YOUR INSTRUCTIONS.
Within the entries below, the lines from the one with "Cell count is higher slightly." through the one with "-bash standard.sh SETUP_SLACK_MARGIN=6.0" are to be set down exactly, both ends kept.

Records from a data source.
((

What follows belongs to an exercise in optimizing a design on an open flow for small area, a short achievable clock period and few clock cycles per item; a production flow would make more cautious choices.
The RTL was checked by simulation tests, not by an equivalence proof against the original design.

<file path="run.sh">
#!/bin/bash
# synth_recipe.tcl (not shown) runs the flow's synth.tcl, then flattens the netlist and writes it again
# the make line also repeats each setting of config.mk as NAME=value (left out here)
make -C /OpenROAD-flow-scripts/flow DESIGN_CONFIG=/design/flow/config.mk WORK_HOME=/design/flow/orfs CLKGATE_MAP_FILE= SYNTH_SCRIPT=/design/flow/synth_recipe.tcl finish
</file>
<file path="config.mk">
export PLATFORM = sky130hd
export DESIGN_NAME = elc_recon
export DESIGN_NICKNAME = elc_recon
export VERILOG_FILES = /design/flow/design.v
export SDC_FILE = /design/flow/constraint.sdc
export NUM_CORES = 4
export LEC_CHECK = 0
export CAP_MARGIN = 20
export CORE_MARGIN = 2
export CORE_UTILIZATION = 40
export SLEW_MARGIN = 20
</file>
<file path="constraint.sdc">
create_clock -name core_clock -period 20.0 [get_ports {clk}]
set_input_delay 4.0000 -clock core_clock [delete_from_list [all_inputs] [get_ports {clk}]]
set_output_delay 4.0000 -clock core_clock [all_outputs]
set_load 0.01 [all_outputs]
</file>
What follows belongs to an exercise in optimizing a design on an open flow for small area, a short achievable clock period and few clock cycles per item; a production flow would make more cautious choices.
Function was checked by simulation only, so behaviour that the tests miss may differ from the original.
No activity file was given, so power comes from the tool's default toggle rates.

// lseq_core
module lseq_core (
    input  wire         clk,
    input  wire         rst,
    input  wire         start,
    output wire         ready,
    output reg          done,
    output wire [9:0]   img_addr,
    input  wire [31:0]  img_data,
    input  wire [63:0]  in_bits,
    input  wire [255:0] w_in,
    input  wire [31:0]  ltime,
    output wire [63:0]  q_bits,
    output wire [127:0] w_out,
    output wire [31:0]  exec_cost
);
make LEC_CHECK=0 CAP_MARGIN=20 CORE_MARGIN=2 CORE_UTILIZATION=50 SETUP_SLACK_MARGIN=5 SLEW_MARGIN=20 finish   # period 10.0 ns
run.sh (not shown) runs the stock make flow with config.mk's settings and CLKGATE_MAP_FILE= SYNTH_SCRIPT=/design/flow/synth_recipe.tcl, a recipe that flattens the netlist after the stock synthesis.
Testbench counts at the start, summed over its fixed seeds: cycles 137,669, items 1,920.
Then changed:
==> flow/flow/run.sh (new file) <==
#!/bin/bash
# The standard layout, with a larger setup margin for ORFS's timing repair so it keeps
# shortening the critical paths past the point the design's clock period needs.
set -euo pipefail
bash standard.sh SETUP_SLACK_MARGIN=6.0 finish > standard.log 2>&1
==> flow/standard.sh (new file) <==
#!/bin/bash
# synth_recipe.tcl (not shown) runs the flow's synth.tcl, then flattens the netlist and writes it again
# the make line also repeats each setting of config.mk as NAME=value (left out here)
make -C /OpenROAD-flow-scripts/flow DESIGN_CONFIG=/design/flow/config.mk WORK_HOME=/design/flow/orfs CLKGATE_MAP_FILE= SYNTH_SCRIPT=/design/flow/synth_recipe.tcl "${@:-finish}"
CTS_CLUSTER_DIAMETER = 60   (was unset)
CTS_CLUSTER_SIZE = 20   (was unset)
SETUP_SLACK_MARGIN = unset   (was 5)
removed: flow/run.sh
Utilization is higher by 2.8 points.
Cell count is higher slightly.
Global-route usage is higher by 2.3 points.
Design area is higher by a few percent.
Then changed:
--- a/flow/flow/run.sh
+++ b/flow/flow/run.sh
@@ -5 +5 @@
-bash standard.sh SETUP_SLACK_MARGIN=6.0 finish > standard.log 2>&1
+bash standard.sh SETUP_SLACK_MARGIN=6.5 finish > standard.log 2>&1
CTS_CLUSTER_DIAMETER = unset   (was 60)
CTS_CLUSTER_SIZE = unset   (was 20)
Effect: The new run completed with no timing, DRC or antenna violations; utilization went up by 3.5 points; cell count went up by 2.9%; setup slack improved by 0.024 ns; die area does not change; hold slack got worse by 0.0083 ns; global-route usage went up by 0.21 points.
Then changed:
--- a/flow/flow/run.sh
+++ b/flow/flow/run.sh
@@ -5 +5 @@
-bash standard.sh SETUP_SLACK_MARGIN=6.5 finish > standard.log 2>&1
+bash standard.sh SETUP_SLACK_MARGIN=6.0 finish > standard.log 2>&1
The new run went through all stages and came out clean.
Sequential power hardly moves.
Wire length went down by 2.9%.
Maximum frequency stays flat.
Final area decreases by about 4.3%.
Non-clock buffer count shrinks by 196.
Register-to-register slack loses 0.09 ns.
Clock skew went up by 0.0060 ns.
Critical path depth grows by 17.
Die area does not change.
Hold slack barely changes.


lseq_core, a different RTL version from the one above (not shown whole).
Size: about 6600 cells after synthesis, ~1200 flip-flops, ~620 I/O pins.
clock: 10.0 ns
lec_check: 0
cap_margin: 20
core_margin: 2
core_utilization: 40
slew_margin: 20
Stock flow here: none of the scripts above is used.
The first run went through all stages and came out clean.
Testbench counts at the start, summed over its fixed seeds: cycles 145,925, items 1,920.
Change:
--- a/flow/config.mk
+++ b/flow/config.mk
@@ -10,2 +10,3 @@
 export CORE_UTILIZATION = 40
+export SETUP_SLACK_MARGIN = 4
 export SLEW_MARGIN = 20
Register-to-register slack gains 620 ps.
Fmax goes up by a little under a tenth.
Worst hold slack stays flat.


Another version of the RTL of lseq_core (not shown whole).
Size: roughly 6300 cells after synthesis, about 1300 flip-flops, ~0.067 sq mm of cells after synthesis.
clock: 10.0 ns
lec_check: 0
cap_margin: 20
core_margin: 2
core_utilization: 65
setup_slack_margin: 5
slew_margin: 20
Testbench counts at the start, summed over its fixed seeds: cycles 145,925, items 1,920.
==> next run, changes <==
Settings changed: CORE_UTILIZATION 65 to 40.
The new run ran to the end with no violations.
Wire length is lower by 1.9%.
Synthesized area does not change.
Via count is lower by 7.4%.
Clock power is higher by 6.1%.

## what the ideal ports hide
How much do the figures lean on ideal ports? The routed layouts below were timed once more, with nothing changed but the port constraints.
Step 1 assumes that a clkbuf_16 drives the clock port and a buf_2 every other input.
Step 2 also shifts input and output timing later by t, the mid clock arrival at the registers, as if the neighbouring blocks saw the same clock.
Three values: ideal ports, drivers, drivers and shift; two values: the first two.
| run | shift t [ns] | setup slack, ns | cell pins on the clock port's net |
|---|---|---|---|
| the first run of note 1 | 0.867 | 4.989 / 4.907 / 4.549 | 1 |
| the second run of note 1 | 0.836 | 5.382 / 5.382 / 4.698 | 1 |
| the third run of note 1 | 0.851 | 5.405 / 5.330 / 4.867 | 1 |
| the fourth run of note 1 | 0.867 | 5.410 / 5.374 / 4.845 | 1 |
| the first run of note 2 | 0.862 | 3.727 / 3.727 / 3.727 | 1 |
| the second run of note 2 | 0.865 | 4.164 / 4.083 / 4.223 | 1 |
| the first run of note 3 | 0.856 | 4.825 / 4.862 / 4.020 | 1 |
| the second run of note 3 | 0.867 | 4.786 / 4.786 / 4.085 | 1 |
After both steps setup and hold are still met in every run listed. For the first run of note 3, which loses most, drivers alone change the setup slack by +0.037 ns; drivers and shift together by -0.805 ns.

))

EXPECTED ANSWER.
Cell count is higher slightly.
Global-route usage is higher by 2.3 points.
Design area is higher by a few percent.
Then changed:
--- a/flow/flow/run.sh
+++ b/flow/flow/run.sh
@@ -5 +5 @@
-bash standard.sh SETUP_SLACK_MARGIN=6.0 finish > standard.log 2>&1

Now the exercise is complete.